--- EXERCISE PROMPT ---
Tell how many lines in these records contain the string "handshake", with only the number as the reply.

START PROVIDED DATA

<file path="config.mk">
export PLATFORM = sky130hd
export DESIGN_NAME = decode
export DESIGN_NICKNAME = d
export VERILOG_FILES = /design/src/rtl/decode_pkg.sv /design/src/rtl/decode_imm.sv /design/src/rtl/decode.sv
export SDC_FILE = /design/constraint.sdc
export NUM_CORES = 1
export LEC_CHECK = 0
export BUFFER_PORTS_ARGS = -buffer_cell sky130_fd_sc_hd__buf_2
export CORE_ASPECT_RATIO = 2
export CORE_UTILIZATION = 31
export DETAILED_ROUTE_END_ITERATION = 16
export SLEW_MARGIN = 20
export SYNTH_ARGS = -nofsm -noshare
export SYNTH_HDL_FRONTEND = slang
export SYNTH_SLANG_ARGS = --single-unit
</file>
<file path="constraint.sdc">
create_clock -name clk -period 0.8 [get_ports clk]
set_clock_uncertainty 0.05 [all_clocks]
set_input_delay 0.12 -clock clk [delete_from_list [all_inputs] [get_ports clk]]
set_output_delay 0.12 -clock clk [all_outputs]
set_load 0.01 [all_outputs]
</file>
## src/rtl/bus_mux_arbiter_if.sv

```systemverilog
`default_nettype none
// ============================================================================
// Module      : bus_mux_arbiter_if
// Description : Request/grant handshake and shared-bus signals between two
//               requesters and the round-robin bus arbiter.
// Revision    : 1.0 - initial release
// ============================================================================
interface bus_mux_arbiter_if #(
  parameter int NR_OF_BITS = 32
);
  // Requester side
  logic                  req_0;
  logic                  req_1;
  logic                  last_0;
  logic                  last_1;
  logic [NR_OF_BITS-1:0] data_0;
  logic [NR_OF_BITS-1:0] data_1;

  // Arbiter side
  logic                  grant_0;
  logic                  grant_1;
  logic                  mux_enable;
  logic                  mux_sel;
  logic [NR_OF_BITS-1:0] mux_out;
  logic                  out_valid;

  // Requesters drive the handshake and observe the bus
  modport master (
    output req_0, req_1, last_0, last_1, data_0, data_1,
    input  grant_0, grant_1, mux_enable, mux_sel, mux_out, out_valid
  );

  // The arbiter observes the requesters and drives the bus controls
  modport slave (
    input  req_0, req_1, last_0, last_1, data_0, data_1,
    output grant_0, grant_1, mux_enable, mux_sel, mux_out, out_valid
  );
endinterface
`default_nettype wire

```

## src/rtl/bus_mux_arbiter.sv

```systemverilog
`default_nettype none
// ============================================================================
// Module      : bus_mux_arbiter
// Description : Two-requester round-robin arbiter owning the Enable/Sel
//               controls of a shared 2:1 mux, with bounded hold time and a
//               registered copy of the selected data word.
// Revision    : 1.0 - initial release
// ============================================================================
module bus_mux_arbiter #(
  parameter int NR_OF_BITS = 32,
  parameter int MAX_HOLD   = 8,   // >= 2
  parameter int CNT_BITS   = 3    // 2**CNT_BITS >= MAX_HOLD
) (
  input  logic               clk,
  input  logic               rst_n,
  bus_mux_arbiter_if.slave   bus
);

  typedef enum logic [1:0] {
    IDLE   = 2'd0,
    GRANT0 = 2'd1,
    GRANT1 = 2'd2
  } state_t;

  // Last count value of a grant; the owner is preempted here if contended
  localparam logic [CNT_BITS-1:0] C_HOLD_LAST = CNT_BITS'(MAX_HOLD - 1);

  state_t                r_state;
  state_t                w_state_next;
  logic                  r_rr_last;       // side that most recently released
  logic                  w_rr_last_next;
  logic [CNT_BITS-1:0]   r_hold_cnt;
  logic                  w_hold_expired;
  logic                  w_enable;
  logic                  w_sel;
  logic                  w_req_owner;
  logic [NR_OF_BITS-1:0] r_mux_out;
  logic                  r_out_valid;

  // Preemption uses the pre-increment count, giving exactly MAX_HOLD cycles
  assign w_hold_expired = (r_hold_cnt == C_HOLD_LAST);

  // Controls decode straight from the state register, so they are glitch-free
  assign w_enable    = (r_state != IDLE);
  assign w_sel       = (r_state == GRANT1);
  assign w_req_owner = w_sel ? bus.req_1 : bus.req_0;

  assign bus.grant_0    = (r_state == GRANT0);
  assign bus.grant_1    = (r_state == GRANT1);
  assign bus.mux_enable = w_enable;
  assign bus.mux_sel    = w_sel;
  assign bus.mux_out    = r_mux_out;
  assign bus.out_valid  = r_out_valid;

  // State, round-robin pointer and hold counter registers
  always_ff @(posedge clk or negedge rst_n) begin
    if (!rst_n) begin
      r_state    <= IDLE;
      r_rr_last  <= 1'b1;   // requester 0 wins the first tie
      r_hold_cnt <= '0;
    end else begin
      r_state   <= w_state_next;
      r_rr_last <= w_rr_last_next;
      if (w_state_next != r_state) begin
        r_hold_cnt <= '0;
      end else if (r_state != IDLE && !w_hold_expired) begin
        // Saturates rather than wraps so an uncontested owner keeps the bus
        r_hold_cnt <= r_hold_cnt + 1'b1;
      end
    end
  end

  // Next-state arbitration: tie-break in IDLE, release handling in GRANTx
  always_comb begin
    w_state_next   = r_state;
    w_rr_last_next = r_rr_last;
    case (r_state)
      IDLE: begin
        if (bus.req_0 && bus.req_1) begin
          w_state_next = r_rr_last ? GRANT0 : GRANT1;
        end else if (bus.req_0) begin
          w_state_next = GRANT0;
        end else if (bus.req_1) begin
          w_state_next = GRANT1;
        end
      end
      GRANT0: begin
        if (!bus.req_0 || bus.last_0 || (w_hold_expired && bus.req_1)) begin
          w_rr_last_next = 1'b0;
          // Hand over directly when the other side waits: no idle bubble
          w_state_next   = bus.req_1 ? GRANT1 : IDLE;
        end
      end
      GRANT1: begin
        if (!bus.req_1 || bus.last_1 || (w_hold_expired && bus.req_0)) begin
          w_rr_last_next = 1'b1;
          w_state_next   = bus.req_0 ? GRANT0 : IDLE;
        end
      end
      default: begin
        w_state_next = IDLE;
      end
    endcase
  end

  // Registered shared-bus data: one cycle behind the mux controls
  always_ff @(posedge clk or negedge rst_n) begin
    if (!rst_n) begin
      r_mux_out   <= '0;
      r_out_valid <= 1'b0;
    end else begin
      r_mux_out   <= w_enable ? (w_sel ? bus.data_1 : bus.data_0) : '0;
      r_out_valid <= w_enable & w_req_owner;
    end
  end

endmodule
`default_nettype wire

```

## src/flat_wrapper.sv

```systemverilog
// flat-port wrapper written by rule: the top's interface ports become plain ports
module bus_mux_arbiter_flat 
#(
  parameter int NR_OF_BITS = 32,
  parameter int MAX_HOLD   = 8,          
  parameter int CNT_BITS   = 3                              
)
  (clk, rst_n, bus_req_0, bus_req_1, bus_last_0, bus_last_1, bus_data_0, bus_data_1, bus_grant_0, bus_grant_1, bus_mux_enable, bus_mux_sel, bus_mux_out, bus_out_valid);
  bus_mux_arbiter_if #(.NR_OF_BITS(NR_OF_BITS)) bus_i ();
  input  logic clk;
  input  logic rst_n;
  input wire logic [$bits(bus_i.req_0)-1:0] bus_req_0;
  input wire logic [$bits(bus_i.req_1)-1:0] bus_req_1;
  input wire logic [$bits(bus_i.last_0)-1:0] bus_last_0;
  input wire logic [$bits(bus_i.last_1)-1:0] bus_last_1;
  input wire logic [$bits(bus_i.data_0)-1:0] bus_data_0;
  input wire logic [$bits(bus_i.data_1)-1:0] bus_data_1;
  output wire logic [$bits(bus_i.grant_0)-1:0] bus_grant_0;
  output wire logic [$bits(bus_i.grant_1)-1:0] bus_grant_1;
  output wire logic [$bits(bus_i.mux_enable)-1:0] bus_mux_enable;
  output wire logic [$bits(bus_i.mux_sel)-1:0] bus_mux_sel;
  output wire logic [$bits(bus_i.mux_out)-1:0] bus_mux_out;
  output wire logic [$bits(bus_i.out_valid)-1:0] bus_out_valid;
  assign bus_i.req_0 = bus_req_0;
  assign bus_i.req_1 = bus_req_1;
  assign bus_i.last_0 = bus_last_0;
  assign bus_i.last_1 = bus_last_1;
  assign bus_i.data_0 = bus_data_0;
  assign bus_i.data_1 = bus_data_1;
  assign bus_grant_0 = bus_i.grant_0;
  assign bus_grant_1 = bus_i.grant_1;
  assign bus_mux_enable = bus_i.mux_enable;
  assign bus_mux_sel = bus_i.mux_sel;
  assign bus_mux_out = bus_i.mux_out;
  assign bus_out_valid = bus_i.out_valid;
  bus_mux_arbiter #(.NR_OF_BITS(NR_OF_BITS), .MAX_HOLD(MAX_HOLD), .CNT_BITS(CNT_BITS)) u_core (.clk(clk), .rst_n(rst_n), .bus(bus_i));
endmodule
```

END PROVIDED DATA

--- RESULT OF THE EXERCISE ---
2